In the instant case, the point of controversy arises from the effects of the creation of the voting trust
agreement. Both under the old and the new Corporation Codes there is no dispute as to the most
immediate effect of a voting trust agreement on the status of a stockholder who is a party to its
execution from legal title-holder or owner of the shares subject of the voting trust agreement, he
becomes the equitable or beneficial owner.

The question, therefore, is whether the change in his status deprives the stockholder of the right to
qualify as a director under section 23 of the present Corporation Code which deletes the phrase "in his
own right" from Sec. 30 of the old Code. With the omission of the phrase "in his own right" the election
of trustees and other persons who in fact are not the beneficial owners of the shares registered in their
names on the books of the corporation becomes formally legalized. Hence, this is a clear indication that
in order to be eligible as a director, what is material is the legal title to, not beneficial ownership of, the
stock as appearing on the books of the corporation.

The facts of this case show that the petitioners, by virtue of the voting trust agreement executed in 1981
disposed of all their shares through assignment and delivery in favor of the DBP, as trustee .
Consequently, the petitioners ceased to own at least one share standing in their names on the books of
ALFA as required under Section 23 of the new Corporation Code. They also ceased to have anything to
do with the management of the enterprise. The petitioners ceased to be directors. Hence, the transfer of
the petitioners' shares to the DBP created vacancies in their respective positions as directors of ALFA.

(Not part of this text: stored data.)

## src/rtl/ftc_pkg.sv

```systemverilog
package ftc_pkg;

  localparam int NUM_CH = 2;
  localparam int CH_CHG = 0;
  localparam int CH_DIS = 1;

  typedef enum logic [1:0] {
    DIR_IDLE = 2'b00,
    DIR_CHG  = 2'b01,
    DIR_DIS  = 2'b10,
    DIR_HOLD = 2'b11
  } dir_e;

  // control -> datapath strobes, one bit per channel
  typedef struct packed {
    logic [NUM_CH-1:0] advance;
    logic [NUM_CH-1:0] clear;
  } ftc_strobe_t;

endpackage

```

## src/rtl/ftc_ctrl.sv

```systemverilog
module ftc_ctrl
  import ftc_pkg::*;
#(
  parameter int TICK_CYCLES = 8,
  parameter int SLOW_DIV    = 256
) (
  input  logic              clk,
  input  logic              rstN,
  input  logic [1:0]        dirCode,
  input  logic              clrEn,
  input  logic [NUM_CH-1:0] clrMask,
  input  logic [NUM_CH-1:0] slowFlags,
  output logic              baseTick,
  output ftc_strobe_t       strb
);

  localparam int PRE_W = (TICK_CYCLES > 1) ? $clog2(TICK_CYCLES) : 1;
  localparam int DIV_W = (SLOW_DIV > 1) ? $clog2(SLOW_DIV) : 1;
  localparam logic [PRE_W-1:0] PRE_LAST = PRE_W'(TICK_CYCLES - 1);
  localparam logic [DIV_W-1:0] DIV_LAST = DIV_W'(SLOW_DIV - 1);

  logic [PRE_W-1:0] preCnt;
  logic [NUM_CH-1:0] advVec;
  logic [NUM_CH-1:0] clrVec;

  // base-tick prescaler, free running out of reset
  always_ff @(posedge clk or negedge rstN) begin
    if (!rstN) begin
      preCnt <= '0;
    end else if (preCnt == PRE_LAST) begin
      preCnt <= '0;
    end else begin
      preCnt <= preCnt + 1'b1;
    end
  end

  assign baseTick = (preCnt == PRE_LAST);

  for (genvar ch = 0; ch < NUM_CH; ch++) begin : g_chan
    localparam dir_e CH_DIR = (ch == CH_CHG) ? DIR_CHG : DIR_DIS;

    logic [DIV_W-1:0] divQ;
    logic             active;
    logic             slotDone;

    assign active   = baseTick && (dir_e'(dirCode) == CH_DIR);
    assign slotDone = (divQ == DIV_LAST);
    assign clrVec[ch] = clrEn && clrMask[ch];
    assign advVec[ch] = active && (!slowFlags[ch] || slotDone);

    // slow-rate divider: counts qualifying ticks only while flagged
    always_ff @(posedge clk or negedge rstN) begin
      if (!rstN) begin
        divQ <= '0;
      end else if (clrVec[ch]) begin
        divQ <= '0;
      end else if (active && slowFlags[ch]) begin
        divQ <= slotDone ? '0 : divQ + 1'b1;
      end
    end
  end

  assign strb.advance = advVec;
  assign strb.clear   = clrVec;

endmodule

```

## src/rtl/ftc_datapath.sv

```systemverilog
module ftc_datapath
  import ftc_pkg::*;
#(
  parameter int CNT_W = 16
) (
  input  logic                          clk,
  input  logic                          rstN,
  input  ftc_strobe_t                   strb,
  output logic [NUM_CH-1:0][CNT_W-1:0]  cntOut,
  output logic [NUM_CH-1:0]             flagOut
);

  for (genvar ch = 0; ch < NUM_CH; ch++) begin : g_chan
    logic [CNT_W-1:0] cntQ;
    logic             flagQ;
    logic             wrapHit;

    assign wrapHit = strb.advance[ch] && (cntQ == '1);

    always_ff @(posedge clk or negedge rstN) begin
      if (!rstN) begin
        cntQ <= '0;
      end else if (strb.advance[ch]) begin
        cntQ <= cntQ + 1'b1;
      end
    end

    // wrap outranks a same-cycle clear so the event is never lost
    always_ff @(posedge clk or negedge rstN) begin
      if (!rstN) begin
        flagQ <= 1'b0;
      end else if (wrapHit) begin
        flagQ <= 1'b1;
      end else if (strb.clear[ch]) begin
        flagQ <= 1'b0;
      end
    end

    assign cntOut[ch]  = cntQ;
    assign flagOut[ch] = flagQ;
  end

endmodule

```

## src/rtl/flow_time_counter.sv

```systemverilog
module flow_time_counter
  import ftc_pkg::*;
#(
  parameter int CNT_W       = 16,
  parameter int TICK_CYCLES = 8,
  parameter int SLOW_DIV    = 256
) (
  input  logic             clk,
  input  logic             rstN,
  input  logic [1:0]       dirCode,
  input  logic             clrEn,
  input  logic [1:0]       clrMask,
  output logic             baseTick,
  output logic [CNT_W-1:0] chgTime,
  output logic [CNT_W-1:0] disTime,
  output logic [1:0]       slowFlags
);

  ftc_strobe_t                  strb;
  logic [NUM_CH-1:0][CNT_W-1:0] cntBus;

  ftc_ctrl #(
    .TICK_CYCLES (TICK_CYCLES),
    .SLOW_DIV    (SLOW_DIV)
  ) u_ctrl (
    .clk       (clk),
    .rstN      (rstN),
    .dirCode   (dirCode),
    .clrEn     (clrEn),
    .clrMask   (clrMask),
    .slowFlags (slowFlags),
    .baseTick  (baseTick),
    .strb      (strb)
  );

  ftc_datapath #(
    .CNT_W (CNT_W)
  ) u_dp (
    .clk     (clk),
    .rstN    (rstN),
    .strb    (strb),
    .cntOut  (cntBus),
    .flagOut (slowFlags)
  );

  assign chgTime = cntBus[CH_CHG];
  assign disTime = cntBus[CH_DIS];

endmodule

```

## config.mk

```make
export PLATFORM = sky130hd
export DESIGN_NAME = flow_time_counter
export DESIGN_NICKNAME = d
export VERILOG_FILES = /design/src/rtl/ftc_pkg.sv /design/src/rtl/ftc_ctrl.sv /design/src/rtl/ftc_datapath.sv /design/src/rtl/flow_time_counter.sv
export SDC_FILE = /design/constraint.sdc
export NUM_CORES = 1
export LEC_CHECK = 0
export BUFFER_PORTS_ARGS = -buffer_cell sky130_fd_sc_hd__buf_2
export CAP_MARGIN = 20
export CORE_MARGIN = 4
export CORE_UTILIZATION = 45
export CTS_CLUSTER_SIZE = 20
export DETAILED_ROUTE_END_ITERATION = 12
export PLACE_DENSITY = 0.76
export SYNTH_ARGS = -nofsm -noshare
export SYNTH_HDL_FRONTEND = slang
export SYNTH_SLANG_ARGS = --single-unit
```

## constraint.sdc

```tcl
create_clock -name clk -period 6.2 [get_ports clk]
set_input_delay 0 -clock clk [delete_from_list [all_inputs] [get_ports clk]]
set_output_delay 0 -clock clk [all_outputs]
set_load 0.005 [all_outputs]
```

==> qor.csv, run 1 <==
metric,value,unit
Setup crit end kind,flop,
final instance count without filler cells,369,
post-synthesis cell count,255,
status,finished clean,
# nets final,310,
Async SR Flop Fraction,100,%
CP top delay family,compound AO/OA/AOI/OAI gates,
initial DRC count,138,
"Seq/Total Area, Yosys",50.4,%
"EDFF count, synth",0,
RR Startpoint,u_ctrl.g_chan[1].divQ[0],
Hold Path Class,in -> reg,
Achievable Freq,0.408,GHz
first-pass GRT wire length,9.21,mm
Synth Net Count,268,
M2 GR Usage,25.2,%
Worst Slack Setup Final,3750,ps
P&R area growth vs syn,13.9,%
Register Area,0.00133,mm2
Hold Path Origin,clrEn,
worst hold slack,13.2,ps
ANT cells,0,
clk_lat worst skew,300,ps
Clk pwr share,31.9,%
CP required,6390,ps
die width,84.5,um
min Tclk post-route,2450,ps
# rows,27,
clock buffer count from CTS,5,
worst setup path end,u_dp.g_chan[1].cntQ[1],
Resized Gates After CTS,0,
sw frac,23.1,%
Starting Density,47.2,%
origin of the worst setup path,u_ctrl.g_chan[1].divQ[0],
Residual DRC,0,
worst vdd ir,0.165,mV
Synth area leaders,"dfrtp_1 (50%), xnor2_1 (7.0%), xor2_1 (5.0%)",
DR vias,2023,
accumulated negative setup slack,0,ps
Setup WS pre-CTS,3820,ps
die area,0.00713,mm2
post-synthesis cell type count,43,
slew margin rel.,30.2,%
dominant cell type by area after synthesis,dfrtp_1,
Die Ht,84.5,um
Core Area,0.00557,mm2
max_cap viols,0,
drt via density,5.48,
io pins,42,
Power Density,202,mW/mm2
Reg power frac,60.9,%
clk_skew,5.92,ps
multi-input logic area,0.00125,mm2
critical path's slowest cell,o21ai_1,
number of global-route vias before repair,1933,
crit path max fanout,16,
grt peak-use layer,met2,
mapped cell area,0.00263,mm2
crit share post-route,39.6,%
fillers,515,
Routed WL per cell,14.2,um
Clock Sinks,53,
critical path depth in cells,5,
H-tree levels,2,
Worst setup SP type,flop,
RSZ-0062 raised after global routing,no,
Buf/Inv on CP,0,
GR Layer Usage met1,20.8,%
met3 Use GR,3.34,%
P_int,466,uW
Post-synth top flop,dfrtp_1,
largest net degree at the start of global routing,54,
worst endpoint data arrival time,2650,ps
worst slew pin tran,1040,ps
reg2reg setup slack,3750,ps
final WL,5.22,mm
Post-Place Cells,360,
antenna violations before repair,0,
dpl hpwl,3.74,mm
critical path class,reg -> reg,
Fin. Hold Viols,0,
share of layout cells above drive strength 1,17.5,%
top cell type's share of synthesized area,50.4,%
Leak Pwr,0.00145,uW
Root Buffer,clkbuf_8,
CP Cell Sequence,ha_1 -> nand4_1 -> o21ai_1 -> nand2_1 -> mux2_1,
logic gate share of total power,7.2,%
"flops & latches, synth",53,
ANT nets after route,0,
grt ovf,0,
FF-to-FF End,u_dp.g_chan[1].cntQ[1],
Clock Path Buffers,2,
CTS tree,done,
CP peak stage delay,890,ps
gpl congestion,0.809,
Syn Area/Cell,10.3,um2
Pre-Repair DR Iteration Count,4,
number of port buffers,41,
Slew Limit Fails,0,
final setup violation count,0,
total global-route track usage,15.7,%
synth warn,0,
Worst-path clk slew,90,ps
FF-to-FF path depth,5,
Sw Pwr,140,uW
[cells in the final DEF (no fill, tap or decap), types with 2 or more instances in the layout]
cell,count
o21ai_0,5
and3b_1,2
nor3_1,8
and4b_1,2
and4_1,5
xnor2_1,21
xor2_1,15
nor2_1,18
nand3b_1,2
buf_2,41
nand4_1,12
and2_1,3
mux2_2,2
nand4b_1,3
a21oi_1,6
and3_1,7
a311oi_1,2
dfrtp_1,53
ha_1,6
nand3_1,22
a31oi_1,2
clkbuf_8,6
inv_1,2
nand2_1,25
dlygate4sd3_1,2
nor4_1,7
[cell families after synthesis]
kind of cell	count (synthesis)	synth area share [%]
AOI/OAI and AO/OA	24	5.80
adders and majority gates	6	2.85
and+or+nand+nor	122	25.7
DFF	53	50.4
muxes	3	1.28
xor gates and xnor gates	36	12.0
buffers and inverters	11	1.95
[registers in the layout (all words and copies together), names as in the netlist]
signal / cells
u_ctrl.g_chan.divQ: 16
u_dp.g_chan.cntQ: 32
u_dp.g_chan.flagQ: 2
u_ctrl.preCnt: 3
[Yosys cell counts (2+ instances only)]
cell type,count
buf_4,2
buf_2,2
nand2_1,25
and4_1,5
xnor2_1,21
nor4_1,7
mux2_2,2
and4b_1,2
dfrtp_1,53
nand4b_1,3
nor3_1,8
nor2_1,18
a21oi_1,6
and2_1,3
a31oi_1,2
inv_1,2
and3b_1,2
nand3_1,22
a311oi_1,2
o21ai_0,5
ha_1,6
clkbuf_1,4
and3_1,7
xor2_1,15
nand4_1,12
nand3b_1,2
[power by group through the flow]
stage	Combinational [uW]	Sequential, uW	Clock (uW)
final	43.9	369	193
after global routing	51.7	372	216
after CTS	45.0	369	201
after detailed placement	43.7	376	0
after global placement	42.7	375	0
after floorplan	19.0	375	0
[worst min-delay path by stage]
stage / depth (start not counted) / slack, ps / end
2_1_floorplan: 0 / -300 / u_ctrl.g_chan[0].divQ[0]
3_3_place_gp: 2 / 160 / u_dp.g_chan[1].cntQ[7]
3_5_place_dp: 2 / 160 / u_dp.g_chan[1].cntQ[10]
5_1_grt: 4 / 40 / u_ctrl.g_chan[0].divQ[7]
6_report: 4 / 10 / u_ctrl.g_chan[0].divQ[7]
4_1_cts: 4 / 2 / u_ctrl.g_chan[0].divQ[7]
[stage by stage]
step                area, um2  power, uW  util, %
floorplan                2630        394        -
global placement         2890        418     51.9
detailed placement       2890        420     51.9
CTS                      3000        615     53.8
global route             3000        640     53.8
finish                   3000        606     53.8
[per-layer routing]
metal / share of wire [%] / vias up / routed length, um
met5: 0 / - / 0
met4: 2.1 / 0 / 108
met3: 3.4 / 10 / 177
met2: 47 / 50 / 2460
met1: 47 / 966 / 2470
li1: - / 997 / -
[area by class of cell]
cell class | instances | area share [%]
tap | 72 | 3.01
timing repair buffer | 44 | 7.77
multi-input combinational | 191 | 41.8
sequential | 53 | 44.3
inverter | 2 | 0.251
clock buffer | 7 | 2.88
[timing repair]
action,CTS,global route
hold endpoints to repair,54,0
hold buffers,2,0
setup buffers,0,0
[worst min-delay path, delay by kind of cell]
| kind | cells | cell delay [ps] |
|---|---|---|
| simple gates | 3 | 190 |
| buf+inv | 1 | 90 |
(Power assumes the default switching activity.)
==> run 2, diff against run 1 <==
==> constraint.sdc (replaced) <==
create_clock -name clk -period 2.3 [get_ports clk]
set_input_delay 0 -clock clk [delete_from_list [all_inputs] [get_ports clk]]
set_output_delay 0 -clock clk [all_outputs]
set_load 0.005 [all_outputs]
==> run 2 against run 1 <==
  * Setup slack got worse by 3500 ps
  * Non-clock buffer count rose by 4
  * Sequential share of layout area fell by 0.83 points
  * Largest power group unchanged
  * Highest routed layer unchanged
==> qor.csv, run 2 (same netlist as run 1, synthesis figures left out) <==
metric,value,unit
Root Buffer,clkbuf_8,
"most common cell after layout, fill and taps aside",dfrtp_1,
Power Density,576,mW/mm2
critical path's slowest cell,or4_4,
RSZ-0062 raised after global routing,no,
drt via density,5.51,
Die Ht,84.5,um
Achievable Freq,0.490,GHz
Worst-path clk slew,90,ps
total global-route track usage,15.7,%
number of flip-flops in the largest register,32,
multi-input logic area,0.00125,mm2
final setup violation count,0,
Hold Path Origin,clrMask[0],
CP required,2490,ps
CP dominant cell by count,ha_1,
initial DRC count,167,
worst endpoint data arrival time,2230,ps
Starting Density,47.2,%
Hold Path Class,in -> reg,
DR vias,2061,
final WL,5.46,mm
ANT nets after route,0,
io pins,42,
ANT cells,0,
origin of the worst setup path,u_ctrl.preCnt[0],
CP Cell Sequence,ha_1 -> ha_1 -> nand3b_4 -> or4_4 -> or3b_1 -> xnor2_1,
Clock Path Buffers,2,
clock buffer count from CTS,5,
CP peak stage delay,560,ps
top flop regs,"u_dp.g_chan.cntQ x32, u_ctrl.g_chan.divQ x16, u_ctrl.preCnt x3",
Resized Gates After CTS,0,
CTS tree,done,
crit path max fanout,7,
Fin. Hold Viols,0,
grt ovf,0,
largest net degree at the start of global routing,21,
Residual DRC,0,
die area,0.00713,mm2
Slew Limit Fails,0,
Post-Place Cells,365,
first-pass GRT wire length,9.17,mm
die width,84.5,um
worst vdd ir,0.482,mV
# rows,27,
Leak Pwr,0.00149,uW
Worst setup SP type,flop,
Top reg by flops,u_dp.g_chan.cntQ,
P&R area growth vs syn,16.1,%
dpl hpwl,3.91,mm
final instance count without filler cells,374,
max_cap viols,0,
clk_skew,7.06,ps
Core Area,0.00557,mm2
Power Total,1760,uW
Clock Sinks,53,
most frequent cells in the layout,"dfrtp_1 (53), buf_2 (41), nand2_1 (25)",
# nets final,314,
Routed WL per cell,14.6,um
min Tclk post-route,2040,ps
antenna violations before repair,0,
fillers,521,
gpl congestion,0.823,
share of layout cells above drive strength 1,19.2,%
crit share post-route,88.7,%
critical path class,reg -> reg,
worst slew pin tran,563,ps
slew margin rel.,62.1,%
number of port buffers,41,
number of global-route vias before repair,1905,
H-tree levels,2,
accumulated negative setup slack,0,ps
status,finished clean,
Register Area,0.00133,mm2
clk_lat worst skew,300,ps
Pre-Repair DR Iteration Count,4,
Setup crit end kind,flop,
RR Startpoint,u_ctrl.preCnt[0],
[run 2: what timing repair did]
item / in CTS / in global routing
hold buffers: 1 / 0
hold endpoints to repair: 18 / 0
setup buffers: 0 / 0
[run 2: per-stage QoR]
step           hold slack [ps]  cell area [um2]  utilization [%]  setup slack (ps)
2_1_floorplan             -296             2630                -               221
3_3_place_gp             -36.7             2930             52.5               322
3_5_place_dp             -33.2             2930             52.5               251
4_1_cts                   5.81             3050             54.8               245
5_1_grt                   31.6             3050             54.8               137
6_report                  19.8             3050             54.8               259
[run 2: worst paths after layout]
check	end	slack, ps	cells after the start
setup / recovery	u_dp.g_chan[0].cntQ[13]	260	6
max in group asynchronous	u_ctrl.g_chan[0].divQ[4]	1480	3
hold reg to reg	u_ctrl.preCnt[0]	440	1
setup reg to reg	u_dp.g_chan[0].cntQ[13]	260	6
hold / removal	u_ctrl.g_chan[0].divQ[7]	20	4
min in group asynchronous	u_dp.g_chan[0].cntQ[2]	200	2
[run 2: area by class of cell]
cell class	count	area share (%)
flip-flops and latches	53	43.4
multi-input cells	191	41.0
repair buffers	48	8.52
well taps	72	2.95
clock buffers	7	2.83
clock inverters	1	0.983
inverters	2	0.246
[run 2: power breakdown]
group	switching [uW]	total, uW	leakage [uW]	internal, uW
Sequential	34.9	995	0.000722	960
Combinational	62.3	118	0.000709	55.7
Clock	291	646	0.0000585	355
[run 2: critical path, delay by kind of cell, from the launching register on]
kind          cells  cell delay, ps
simple gates      3            1060
flops             1             360
fa+ha+maj         2             380
xor+xnor          1             130
[run 2: routing by layer]
layer | global-route usage (%) | up-vias | share of wire [%]
li1 | - | 1009 | -
met1 | 21.2 | 1008 | 47
met2 | 25.8 | 42 | 49
met3 | 2.65 | 2 | 3.9
met4 | 5.18 | 0 | 0.75
met5 | 0 | - | 0
==> run 3, diff against run 2 <==
--- a/config.mk
+++ b/config.mk
@@ -5,13 +5,14 @@
 export SDC_FILE = /design/constraint.sdc
 export NUM_CORES = 1
 export LEC_CHECK = 0
+export ABC_CLOCK_PERIOD_IN_PS = 2300
 export BUFFER_PORTS_ARGS = -buffer_cell sky130_fd_sc_hd__buf_2
 export CAP_MARGIN = 20
 export CORE_MARGIN = 4
-export CORE_UTILIZATION = 45
+export CORE_UTILIZATION = 40
 export CTS_CLUSTER_SIZE = 20
 export DETAILED_ROUTE_END_ITERATION = 12
-export PLACE_DENSITY = 0.76
+export PLACE_DENSITY = 0.7
 export SYNTH_ARGS = -nofsm -noshare
 export SYNTH_HDL_FRONTEND = slang
 export SYNTH_SLANG_ARGS = --single-unit
==> run 3 against run 2 <==
  * Flip-flop and latch count stayed put
  * Worst hold slack better by 24 ps
  * Via count is 1.8% lower
  * Critical path depth stayed put
  * Combinational power hardly changed
  * Cell area is 0.20% lower
  * Total power is 8.1% lower
  * Die area is 11% higher
  * Highest routed layer unchanged
==> qor.csv, run 3 (same netlist as run 1, synthesis figures left out) <==
metric,value,unit
status,finished clean,
first-pass GRT wire length,8.97,mm
io pins,42,
CP Cell Sequence,ha_1 -> ha_1 -> nand3b_4 -> or4_4 -> or3b_1 -> xnor2_1,
fillers,619,
Core Area,0.00639,mm2
Achievable Freq,0.496,GHz
logic gate share of total power,7.3,%
Reg power frac,61.4,%
Hold EP,u_dp.g_chan[0].flagQ,
worst vdd ir,0.259,mV
Worst setup SP type,flop,
H-tree levels,2,
Power Density,530,mW/mm2
share of layout cells above drive strength 1,18.8,%
ANT nets after route,0,
# nets final,316,
reg2reg setup slack,280,ps
clock buffer count from CTS,5,
grt ovf,0,
Fin. Hold Viols,0,
crit share post-route,87.7,%
dpl hpwl,3.70,mm
number of port buffers,41,
Die Ht,89.1,um
CP dominant cell by count,ha_1,
RSZ-0062 raised after global routing,no,
Resized Gates After CTS,0,
min Tclk post-route,2020,ps
Top reg by flops,u_dp.g_chan.cntQ,
FF-to-FF End,u_dp.g_chan[0].cntQ[13],
initial DRC count,140,
crit path max fanout,7,
Starting Density,41.2,%
Hold Path Origin,clrEn,
die area,0.00794,mm2
Slew Limit Fails,0,
Leak Pwr,0.00148,uW
Setup WS pre-CTS,294,ps
Clock Sinks,53,
max_cap viols,0,
Worst Slack Setup Final,282,ps
Sw Pwr,384,uW
Area after DPL,0.00293,mm2
slew margin rel.,56.2,%
most frequent cells in the layout,"dfrtp_1 (53), buf_2 (41), nand2_1 (25)",
Final Cell Area,0.00305,mm2
clk_skew,9.04,ps
top flop regs,"u_dp.g_chan.cntQ x32, u_ctrl.g_chan.divQ x16, u_ctrl.preCnt x3",
critical path's slowest cell,or4_4,
Routed WL per cell,13.7,um
number of global-route vias before repair,1954,
P&R area growth vs syn,15.8,%
critical path class,reg -> reg,
Setup crit end kind,flop,
final setup violation count,0,
"most common cell after layout, fill and taps aside",dfrtp_1,
DR vias,2023,
Residual DRC,0,
drt via density,5.31,
accumulated negative setup slack,0,ps
worst endpoint data arrival time,2210,ps
CP required,2490,ps
Post-CTS Setup Repair Bufs,0,
ANT cells,0,
Pre-Repair DR Iteration Count,4,
CP peak stage delay,570,ps
# rows,29,
Worst-path clk slew,90,ps
antenna violations before repair,0,
CTS tree,done,
die width,89.1,um
Hold Path Class,in -> reg,
P_int,1230,uW
RR Startpoint,u_ctrl.preCnt[0],
worst slew pin tran,657,ps
Hold Path Cell Cnt,3,
total global-route track usage,14.2,%
sw frac,23.8,%
gpl congestion,0.859,
number of flip-flops in the largest register,32,
Clk pwr share,31.4,%
final WL,5.22,mm
Clock Path Buffers,2,
Root Buffer,clkbuf_8,
largest net degree at the start of global routing,54,
clk_lat worst skew,300,ps
FF-to-FF path depth,6,
## run 3: cell count changes in the layout (fill, tap and decap cells not counted)
cell,before,now
dlygate4sd3_1,1,3
bufinv_16,1,0
clkbuf_1,1,2
clkbuf_8,6,5
clkinvlp_4,0,1
## run 3: power groups by stage
stage | Clock [uW] | Combinational [uW] | Sequential, uW
2_1_floorplan | 0 | 51.1 | 1010
3_3_place_gp | 0 | 115 | 1010
3_5_place_dp | 0 | 118 | 1010
4_1_cts | 536 | 122 | 993
5_1_grt | 576 | 140 | 999
6_report | 507 | 117 | 992
## run 3: critical path, delay by kind of cell, from the launching register on
kind          cells  cell delay [ps]
flops             1              360
xor+xnor          1              130
fa+ha+maj         2              350
simple gates      3             1070
## run 3: worst max path at each step
stage          slack, ps        startpoint  cells after the start                      end
2_1_floorplan        220  u_ctrl.preCnt[0]                      7  u_dp.g_chan[0].cntQ[13]
3_3_place_gp         320  u_ctrl.preCnt[0]                      6  u_dp.g_chan[0].cntQ[13]
3_5_place_dp         290  u_ctrl.preCnt[0]                      6  u_dp.g_chan[0].cntQ[13]
4_1_cts              280  u_ctrl.preCnt[0]                      6  u_dp.g_chan[0].cntQ[13]
5_1_grt              110  u_ctrl.preCnt[0]                      7  u_dp.g_chan[1].cntQ[15]
6_report             280  u_ctrl.preCnt[0]                      6  u_dp.g_chan[0].cntQ[13]
## run 3: layout make-up
class	count	area [um2]	area share, %
sequential	53	1330	43.5
clock buffer	7	76.3	2.50
inverter	2	7.51	0.246
timing repair buffer	50	280	9.20
clock inverter	1	7.51	0.246
tap	77	96.3	3.16
multi-input combinational	191	1250	41.1
## run 3: metrics by stage
step / utilization, % / hold WS, ps / total power (uW) / instances
detailed placement: 45.9 / 175 / 1130 / 370
finish: 47.7 / 43.7 / 1620 / 381
CTS: 47.7 / 36.6 / 1650 / 381
global placement: 45.9 / 163 / 1130 / 370
global route: 47.7 / 39.2 / 1720 / 381
floorplan: - / -296 / 1060 / 255
## run 3: repair_timing
item,CTS,global route
endpoints found under the hold margin,54,0
hold buffers,3,0
endpoints found under the setup margin,0,0
## run 3: metal layers
layer / routed length, um / share of wire (%) / track usage [%] / vias to the layer above
li1: - / - / - / 1010
met1: 2600 / 50 / 20.2 / 980
met2: 2410 / 46 / 21.9 / 27
met3: 147 / 2.8 / 3.23 / 6
met4: 71 / 1.4 / 4.06 / 0
met5: 0 / 0 / 0 / -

Considering that the voting trust agreement between ALFA and the DBP transferred legal ownership of
the stocks covered by the agreement to the DBP as trustee, the latter became the stockholder of record
with respect to the said shares of stocks. In the absence of a showing that the DBP had caused to be
transferred in their names one share of stock for the purpose of qualifying as directors of ALFA, the
petitioners can no longer be deemed to have retained their status as officers of ALFA which was the
case before the execution of the subject voting trust agreement. There appears to be no dispute from the
records that DBP has taken over full control and management of the firm.

In view of the foregoing, the ultimate issue of whether or not there was proper service of summons on
ALFA through the petitioners is readily answered in the negative.